When he started at the company each sale was done independently. Most businesses start this way in order to determine pricing. Companies also want to be able to charge as much as possible to larger customers who can afford higher price point products.

The first thing he changed was to standardize the pricing model and simplify it. The model was so simple that anyone could understand the pricing. In doing this, an engineer or an executive would understand what the product cost. They created a pricing calculator, distributed it to the team, and put it on the site. Anyone who discovered the service could easily figure out what it would cost.

In doing this it freed up at least one meeting with a prospective party discussing pricing. This meeting is completely removed and helped shorten the sale cycle. In addition, having a simple pricing model allows the company to effectively sell to the high and low ends of the market.

2. Segmented the Market

Once pricing was finalized, he drew a line in the sand. The company was going to focus all of their efforts on larger deals. The company would only reach out to customers who could afford the specific price set. Any customer who came to them organically, but did not fit into the market they were focusing on, they either delayed or explained what the minimum price of the product was.

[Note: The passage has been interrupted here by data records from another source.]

File: src/rtl/frame_packer.sv
// Wraps a raw 32-bit word stream into frames: {SYNC, seq} header, 1..MAX_LEN payload
// words, then a {len, csum} trailer. A single output register sits on the m_* side.
module frame_packer #(
   parameter int          DATA_WIDTH = 32,
   parameter int          MAX_LEN    = 256,
   parameter int          TIMEOUT    = 2000,
   parameter logic [15:0] SYNC       = 16'hA55A
) (
   input  logic                  clk,
   input  logic                  rst,
   input  logic                  enable,
   input  logic                  flush,
   input  logic                  s_valid,
   output logic                  s_ready,
   input  logic [DATA_WIDTH-1:0] s_data,
   output logic                  m_valid,
   input  logic                  m_ready,
   output logic [DATA_WIDTH-1:0] m_data,
   output logic [15:0]           frame_cnt,
   output logic                  busy
);

   localparam int             IW        = (TIMEOUT > 1) ? $clog2(TIMEOUT) : 1;
   localparam logic [IW-1:0]  IDLE_LAST = IW'(TIMEOUT - 1);
   localparam logic [15:0]    LEN_LAST  = 16'(MAX_LEN);

   typedef enum logic [1:0] {IDLE, PAY, TRL} state_t;

   state_t                  state_reg, state_next;
   logic                    m_valid_reg, m_valid_next;
   logic [DATA_WIDTH-1:0]   m_data_reg, m_data_next;
   logic [15:0]             len_reg, len_next;
   logic [DATA_WIDTH-1:0]   xor_reg, xor_next;
   logic [IW-1:0]           idle_cnt_reg, idle_cnt_next;
   logic [15:0]             seq_reg, seq_next;
   logic [15:0]             frame_cnt_reg, frame_cnt_next;
   logic                    flush_latch_reg, flush_latch_next;

   logic                    slot_free;
   logic                    accept;
   logic                    flush_pend;
   logic [15:0]             len_inc;

   assign slot_free  = !m_valid_reg || m_ready;
   assign s_ready    = (state_reg == PAY) && slot_free;
   assign accept     = s_ready && s_valid;
   assign flush_pend = flush || flush_latch_reg;
   assign len_inc    = len_reg + 16'd1;

   assign m_valid   = m_valid_reg;
   assign m_data    = m_data_reg;
   assign frame_cnt = frame_cnt_reg;
   assign busy      = (state_reg != IDLE) || m_valid_reg;

   always_ff @(posedge clk) begin
      if (rst) begin
         state_reg       <= IDLE;
         m_valid_reg     <= 1'b0;
         m_data_reg      <= '0;
         len_reg         <= '0;
         xor_reg         <= '0;
         idle_cnt_reg    <= '0;
         seq_reg         <= '0;
         frame_cnt_reg   <= '0;
         flush_latch_reg <= 1'b0;
      end else begin
         state_reg       <= state_next;
         m_valid_reg     <= m_valid_next;
         m_data_reg      <= m_data_next;
         len_reg         <= len_next;
         xor_reg         <= xor_next;
         idle_cnt_reg    <= idle_cnt_next;
         seq_reg         <= seq_next;
         frame_cnt_reg   <= frame_cnt_next;
         flush_latch_reg <= flush_latch_next;
      end
   end

   always_comb begin
      state_next       = state_reg;
      // A word leaving the output register empties it unless something new is loaded.
      m_valid_next     = slot_free ? 1'b0 : m_valid_reg;
      m_data_next      = m_data_reg;
      len_next         = len_reg;
      xor_next         = xor_reg;
      idle_cnt_next    = idle_cnt_reg;
      seq_next         = seq_reg;
      frame_cnt_next   = frame_cnt_reg;
      flush_latch_next = flush_latch_reg;

      case (state_reg)
         IDLE: begin
            if (enable && s_valid && slot_free) begin
               m_valid_next  = 1'b1;
               m_data_next   = {SYNC, seq_reg};
               len_next      = '0;
               xor_next      = '0;
               idle_cnt_next = '0;
               state_next    = PAY;
            end
         end
         PAY: begin
            if (accept) begin
               m_valid_next  = 1'b1;
               m_data_next   = s_data;
               len_next      = len_inc;
               xor_next      = xor_reg ^ s_data;
               idle_cnt_next = '0;
               if ((len_inc == LEN_LAST) || flush_pend) begin
                  state_next       = TRL;
                  flush_latch_next = 1'b0;
               end
            end else if (len_reg != 16'd0) begin
               if (flush_pend) begin
                  state_next       = TRL;
                  flush_latch_next = 1'b0;
               end else if (idle_cnt_reg == IDLE_LAST) begin
                  state_next = TRL;
               end else begin
                  idle_cnt_next = idle_cnt_reg + 1'b1;
               end
            end else if (flush) begin
               // Empty frame: hold the flush until the first payload word lands.
               flush_latch_next = 1'b1;
            end
         end
         TRL: begin
            if (slot_free) begin
               m_valid_next   = 1'b1;
               m_data_next    = {len_reg, xor_reg[31:16] ^ xor_reg[15:0]};
               seq_next       = seq_reg + 16'd1;
               frame_cnt_next = frame_cnt_reg + 16'd1;
               state_next     = IDLE;
            end
         end
         default: state_next = IDLE;
      endcase
   end

endmodule
===== src/rtl/chrono_pkg.sv =====
// chrono_pkg: shared types and constants for the chrono_ctrl stopwatch.
// The LAP state only exists when CHRONO_LAP_EN is defined.
package chrono_pkg;

   typedef enum logic [1:0] {
      IDLE  = 2'd0,
      RUN   = 2'd1,
      PAUSE = 2'd2
`ifdef CHRONO_LAP_EN
      ,LAP  = 2'd3
`endif
   } state_t;

   typedef logic [3:0] bcd_t;

   typedef struct packed {
      bcd_t min_t;
      bcd_t min_u;
      bcd_t sec_t;
      bcd_t sec_u;
      bcd_t cs_t;
      bcd_t cs_u;
   } disp_t;

   localparam int unsigned CS_MAX  = 99;
   localparam int unsigned SEC_MAX = 59;
   localparam int unsigned MIN_MAX = 59;

   // Increment a tens/units BCD pair that wraps after max_val.
   // Returns {tens, units, carry_out}.
   function automatic logic [8:0] pair_inc(input bcd_t t, input bcd_t u,
                                           input int unsigned max_val);
      bcd_t tn;
      bcd_t un;
      logic co;
      tn = t;
      un = u;
      co = 1'b0;
      if (t == 4'(max_val / 10) && u == 4'(max_val % 10)) begin
         tn = '0;
         un = '0;
         co = 1'b1;
      end else if (u == 4'd9) begin
         un = '0;
         tn = t + 4'd1;
      end else begin
         un = u + 4'd1;
      end
      return {tn, un, co};
   endfunction

   // One centisecond later, with cs -> sec -> min carries.
   function automatic disp_t bcd_inc(input disp_t c);
      disp_t      n;
      logic [8:0] r;
      n = c;
      r = pair_inc(c.cs_t, c.cs_u, CS_MAX);
      n.cs_t = r[8:5];
      n.cs_u = r[4:1];
      if (r[0]) begin
         r = pair_inc(c.sec_t, c.sec_u, SEC_MAX);
         n.sec_t = r[8:5];
         n.sec_u = r[4:1];
         if (r[0]) begin
            r = pair_inc(c.min_t, c.min_u, MIN_MAX);
            n.min_t = r[8:5];
            n.min_u = r[4:1];
         end
      end
      return n;
   endfunction

   // True when the count sits at its ceiling 59:59.99.
   function automatic logic is_full(input disp_t c);
      return c.min_t == 4'(MIN_MAX / 10) && c.min_u == 4'(MIN_MAX % 10) &&
             c.sec_t == 4'(SEC_MAX / 10) && c.sec_u == 4'(SEC_MAX % 10) &&
             c.cs_t  == 4'(CS_MAX / 10)  && c.cs_u  == 4'(CS_MAX % 10);
   endfunction

endpackage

Although they would lose deals this way the company was not interested in wasting time with smaller players. At least not initially. As they closed larger deals and increased their revenue they could then focus on reaching out to the smaller customers to sell them.

They only cared about large deals and ignored the rest.

3. Quickly Identify Fruitful Verticals

When a sale was made they would identify every vertical the company was in. For instance, if they sold to a company focused on storage they would reach out to every company which had similar product offerings. They would reach out to these customers and explain to them what their value ads were. They identified what was important to the customer they sold to and then used it as the selling points to the next customer.

They would also identify every potential M&A opportunity the company which purchased their product could make and started reaching out to them. This was a very lucrative way to identify qualified leads and a great way to have strong messaging around their offerings.

4. Only Hire People Who Can Sell

Initial sales were handled by one person at the company. However, as more deals started coming in they needed to expand the sales team in order to identify and reach out to more prospective leads.

When they started interviewing and hiring people they were focused on one thing regardless of title. Did the person have a successful history of finding and fighting for deals. They were only concerned with hiring people who knew how to effectively be in the trenches. They would hire people who had no problem cold calling, emailing, and all other sales tactics used by great sales people.

Once you hire a few people you will identify great companies to poach talent from. These companies have already trained sales people on what the values of similar technologies are and had a great understanding of the market. When they hired a great person from one of these companies, and they start selling effectively, they would start looking for other sales people to poach.